Take photosynthesis, for example. Causality is easy, it's embedded in the "story" of science itself. It's what science is looking for. "What caused living things to evolve the ability to produce glucose" could be answered in a number of different ways. Evolution provides its own story structure that students can apply to any similar question in biology. Conflict? Easy, there's competition, survival of the fittest, limited resources, etc. Long ago in a heterotroph world ("dog-eat-dog" more or less), resources would have become limited and organisms that could get some or all of their nutrition "automatically" (autotrophs) would have prospered. Complications? You have to live near a light source, you have to get rid of this new, toxic, waste product called oxygen, etc. (Wait, oxygen is toxic???) What about characters? The organism itself, or the population of organisms if you want to get technical, can be seen as the characters in the story. I know some scientists/teachers are uncomfortable withanthropomorphizing, but I'm not one of them. Having students imaginethemselves as a plant, or even a carbon atom can make it easier tobring out the "character" in a story-structured lesson. In developing this story of photosynthesis I would want to ask questions and lead a discussion that has students making many of the causal connections for themselves.
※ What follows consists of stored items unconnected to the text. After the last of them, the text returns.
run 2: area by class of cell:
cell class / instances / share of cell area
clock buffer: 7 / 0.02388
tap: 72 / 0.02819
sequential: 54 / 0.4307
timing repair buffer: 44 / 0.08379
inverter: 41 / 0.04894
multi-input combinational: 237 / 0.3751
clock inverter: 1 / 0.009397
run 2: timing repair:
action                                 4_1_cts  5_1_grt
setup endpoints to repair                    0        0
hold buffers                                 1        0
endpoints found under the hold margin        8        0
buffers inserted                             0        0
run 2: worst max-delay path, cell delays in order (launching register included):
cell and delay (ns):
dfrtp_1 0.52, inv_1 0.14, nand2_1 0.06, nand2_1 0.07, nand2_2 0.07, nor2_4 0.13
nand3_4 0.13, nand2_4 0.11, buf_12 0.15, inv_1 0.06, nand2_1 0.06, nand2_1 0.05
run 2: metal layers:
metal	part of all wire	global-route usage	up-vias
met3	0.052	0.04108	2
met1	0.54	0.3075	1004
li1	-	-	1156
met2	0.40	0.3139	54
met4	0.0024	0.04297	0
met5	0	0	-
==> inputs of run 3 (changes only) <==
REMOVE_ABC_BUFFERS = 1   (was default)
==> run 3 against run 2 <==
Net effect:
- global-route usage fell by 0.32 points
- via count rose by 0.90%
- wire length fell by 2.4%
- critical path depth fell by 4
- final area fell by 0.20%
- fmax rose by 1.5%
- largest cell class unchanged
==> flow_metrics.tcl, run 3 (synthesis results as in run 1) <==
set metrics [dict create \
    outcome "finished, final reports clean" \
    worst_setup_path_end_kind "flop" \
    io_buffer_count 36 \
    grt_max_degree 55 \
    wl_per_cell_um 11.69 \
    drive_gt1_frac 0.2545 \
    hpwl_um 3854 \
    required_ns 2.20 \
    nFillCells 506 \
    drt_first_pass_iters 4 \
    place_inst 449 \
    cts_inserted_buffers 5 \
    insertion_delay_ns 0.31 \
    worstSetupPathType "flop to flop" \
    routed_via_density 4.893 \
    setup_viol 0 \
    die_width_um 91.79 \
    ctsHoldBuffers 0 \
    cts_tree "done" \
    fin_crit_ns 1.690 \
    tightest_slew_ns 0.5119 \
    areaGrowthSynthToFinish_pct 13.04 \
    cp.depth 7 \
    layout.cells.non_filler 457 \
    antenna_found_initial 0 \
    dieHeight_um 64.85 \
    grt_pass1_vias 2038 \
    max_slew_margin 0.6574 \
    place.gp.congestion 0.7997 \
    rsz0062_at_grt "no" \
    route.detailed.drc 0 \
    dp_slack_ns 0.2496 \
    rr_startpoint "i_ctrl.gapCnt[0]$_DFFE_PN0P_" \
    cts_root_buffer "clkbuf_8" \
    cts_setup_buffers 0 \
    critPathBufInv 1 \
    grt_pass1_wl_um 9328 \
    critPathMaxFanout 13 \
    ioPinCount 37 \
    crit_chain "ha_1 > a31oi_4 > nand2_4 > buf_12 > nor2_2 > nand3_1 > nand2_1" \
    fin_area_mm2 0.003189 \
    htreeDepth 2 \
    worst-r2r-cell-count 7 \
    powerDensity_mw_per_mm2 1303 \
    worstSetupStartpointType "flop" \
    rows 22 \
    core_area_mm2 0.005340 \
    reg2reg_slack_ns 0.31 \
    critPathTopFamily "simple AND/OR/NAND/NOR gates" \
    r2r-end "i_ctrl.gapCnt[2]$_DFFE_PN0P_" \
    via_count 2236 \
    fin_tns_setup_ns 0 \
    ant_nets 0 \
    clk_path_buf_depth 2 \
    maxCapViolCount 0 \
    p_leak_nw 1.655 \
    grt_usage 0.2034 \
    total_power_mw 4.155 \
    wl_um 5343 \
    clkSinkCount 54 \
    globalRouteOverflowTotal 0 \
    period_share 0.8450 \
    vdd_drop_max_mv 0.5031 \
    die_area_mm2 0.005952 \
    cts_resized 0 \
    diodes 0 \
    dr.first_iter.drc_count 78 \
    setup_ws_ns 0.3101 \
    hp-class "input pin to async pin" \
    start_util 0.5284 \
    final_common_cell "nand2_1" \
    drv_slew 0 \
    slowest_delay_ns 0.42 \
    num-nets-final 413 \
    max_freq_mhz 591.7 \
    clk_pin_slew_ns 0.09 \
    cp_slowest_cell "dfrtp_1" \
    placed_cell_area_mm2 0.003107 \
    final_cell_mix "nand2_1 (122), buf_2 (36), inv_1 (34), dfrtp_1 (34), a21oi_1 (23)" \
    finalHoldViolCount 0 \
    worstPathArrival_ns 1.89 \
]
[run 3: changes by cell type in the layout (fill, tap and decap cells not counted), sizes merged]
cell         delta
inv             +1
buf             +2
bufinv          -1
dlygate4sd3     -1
**src/rtl/bp_pkg.sv**
```systemverilog
package bp_pkg;
  typedef logic [1:0] ctr_t;

  localparam ctr_t CTR_WEAK_NT = 2'b01;
  localparam ctr_t CTR_MAX     = 2'b11;
  localparam ctr_t CTR_MIN     = 2'b00;

  // one_bit: entry simply records the last outcome as a saturated value
  function automatic ctr_t ctr_next(input ctr_t cur, input logic taken, input logic one_bit);
    ctr_t nxt;
    if (one_bit)                      nxt = taken ? CTR_MAX : CTR_MIN;
    else if (taken && cur != CTR_MAX) nxt = cur + 2'd1;
    else if (!taken && cur != CTR_MIN) nxt = cur - 2'd1;
    else                              nxt = cur;
    return nxt;
  endfunction
endpackage

```
**src/rtl/bp_history.sv**
```systemverilog
module bp_history #(
  parameter int unsigned HIST_W = 2
) (
  input  logic              clk_i,
  input  logic              rst_ni,
  input  logic              shift_i,
  input  logic              bit_i,
  output logic [HIST_W-1:0] hist_o
);
  logic [HIST_W-1:0] hist_q;

  always_ff @(posedge clk_i or negedge rst_ni) begin
    if (!rst_ni)      hist_q <= '0;
    else if (shift_i) hist_q <= {hist_q[HIST_W-2:0], bit_i};
  end

  assign hist_o = hist_q;
endmodule

```
**src/rtl/bp_index.sv**
```systemverilog
module bp_index #(
  parameter int unsigned PC_W     = 32,
  parameter int unsigned PC_IDX_W = 4,
  parameter int unsigned HIST_W   = 2,
  localparam int unsigned IDX_W   = PC_IDX_W + HIST_W
) (
  input  logic [PC_W-1:0]   pc_i,
  input  logic [HIST_W-1:0] hist_i,
  input  logic              one_bit_i,
  output logic [IDX_W-1:0]  idx_o
);
  logic [PC_IDX_W-1:0] pc_part;
  logic                unused_pc;

  assign pc_part   = pc_i[PC_IDX_W+1:2];
  assign unused_pc = ^{pc_i[PC_W-1:PC_IDX_W+2], pc_i[1:0]};

  // last-outcome mode is a plain PC-indexed table
  assign idx_o = one_bit_i ? {{HIST_W{1'b0}}, pc_part} : {hist_i, pc_part};
endmodule

```
**src/rtl/bp_pattern_table.sv**
```systemverilog
module bp_pattern_table #(
  parameter int unsigned IDX_W   = 6,
  localparam int unsigned ENTRIES = 1 << IDX_W
) (
  input  logic             clk_i,
  input  logic             rst_ni,
  input  logic [IDX_W-1:0] rd_idx_i,
  output logic             rd_taken_o,
  input  logic             wr_en_i,
  input  logic [IDX_W-1:0] wr_idx_i,
  input  logic             wr_taken_i,
  input  logic             one_bit_i
);
  bp_pkg::ctr_t [ENTRIES-1:0] ent_vec;

  for (genvar e = 0; e < ENTRIES; e++) begin : g_ent
    bp_pkg::ctr_t ent_q;
    logic         hit;

    assign hit = wr_en_i && (wr_idx_i == IDX_W'(e));

    always_ff @(posedge clk_i or negedge rst_ni) begin
      if (!rst_ni)  ent_q <= bp_pkg::CTR_WEAK_NT;
      else if (hit) ent_q <= bp_pkg::ctr_next(ent_q, wr_taken_i, one_bit_i);
    end

    assign ent_vec[e] = ent_q;
  end

  // read straight from flops: same-cycle write is not visible
  assign rd_taken_o = ent_vec[rd_idx_i][1];
endmodule

```
**src/rtl/branch_corr_pred.sv**
```systemverilog
module branch_corr_pred #(
  parameter int unsigned PC_W     = 32,
  parameter int unsigned PC_IDX_W = 4,
  parameter int unsigned HIST_W   = 2
) (
  input  logic            clk_i,
  input  logic            rst_ni,
  input  logic            mode_1bit_i,
  input  logic [PC_W-1:0] pred_pc_i,
  output logic            pred_taken_o,
  input  logic            upd_valid_i,
  input  logic [PC_W-1:0] upd_pc_i,
  input  logic            upd_taken_i
);
  localparam int unsigned IDX_W = PC_IDX_W + HIST_W;

  logic [HIST_W-1:0] hist_q;
  logic [IDX_W-1:0]  rd_idx;
  logic [IDX_W-1:0]  wr_idx;

  bp_history #(.HIST_W(HIST_W)) u_hist (
    .clk_i  (clk_i),
    .rst_ni (rst_ni),
    .shift_i(upd_valid_i),
    .bit_i  (upd_taken_i),
    .hist_o (hist_q)
  );

  bp_index #(.PC_W(PC_W), .PC_IDX_W(PC_IDX_W), .HIST_W(HIST_W)) u_rd_idx (
    .pc_i     (pred_pc_i),
    .hist_i   (hist_q),
    .one_bit_i(mode_1bit_i),
    .idx_o    (rd_idx)
  );

  bp_index #(.PC_W(PC_W), .PC_IDX_W(PC_IDX_W), .HIST_W(HIST_W)) u_wr_idx (
    .pc_i     (upd_pc_i),
    .hist_i   (hist_q),
    .one_bit_i(mode_1bit_i),
    .idx_o    (wr_idx)
  );

  bp_pattern_table #(.IDX_W(IDX_W)) u_tab (
    .clk_i     (clk_i),
    .rst_ni    (rst_ni),
    .rd_idx_i  (rd_idx),
    .rd_taken_o(pred_taken_o),
    .wr_en_i   (upd_valid_i),
    .wr_idx_i  (wr_idx),
    .wr_taken_i(upd_taken_i),
    .one_bit_i (mode_1bit_i)
  );
endmodule

```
Willingham actually uses an example from a math lesson, and while I can see that what he presents is reasonable and contains some of the elements of a story, it seems a bit of a stretch to use it as an model for the 4 Cs he has just presented - I fail to see how the "character" component fits in, personally. Maybe a math teacher can read it over and set me straight. Nonetheless, maybe that's a good thing anyway. Willingham has already explicitly stated that he is not proposing some rigid formula for organizing a lesson, and getting caught up in making sure that your lesson fits to a T some artificial structure misses the real goal, getting students to think about what you are teaching. Sometimes the conflict is between competing ideas, or how to decide whether something is true or not, and doesn't involve "characters" in the traditional sense. And that's OK.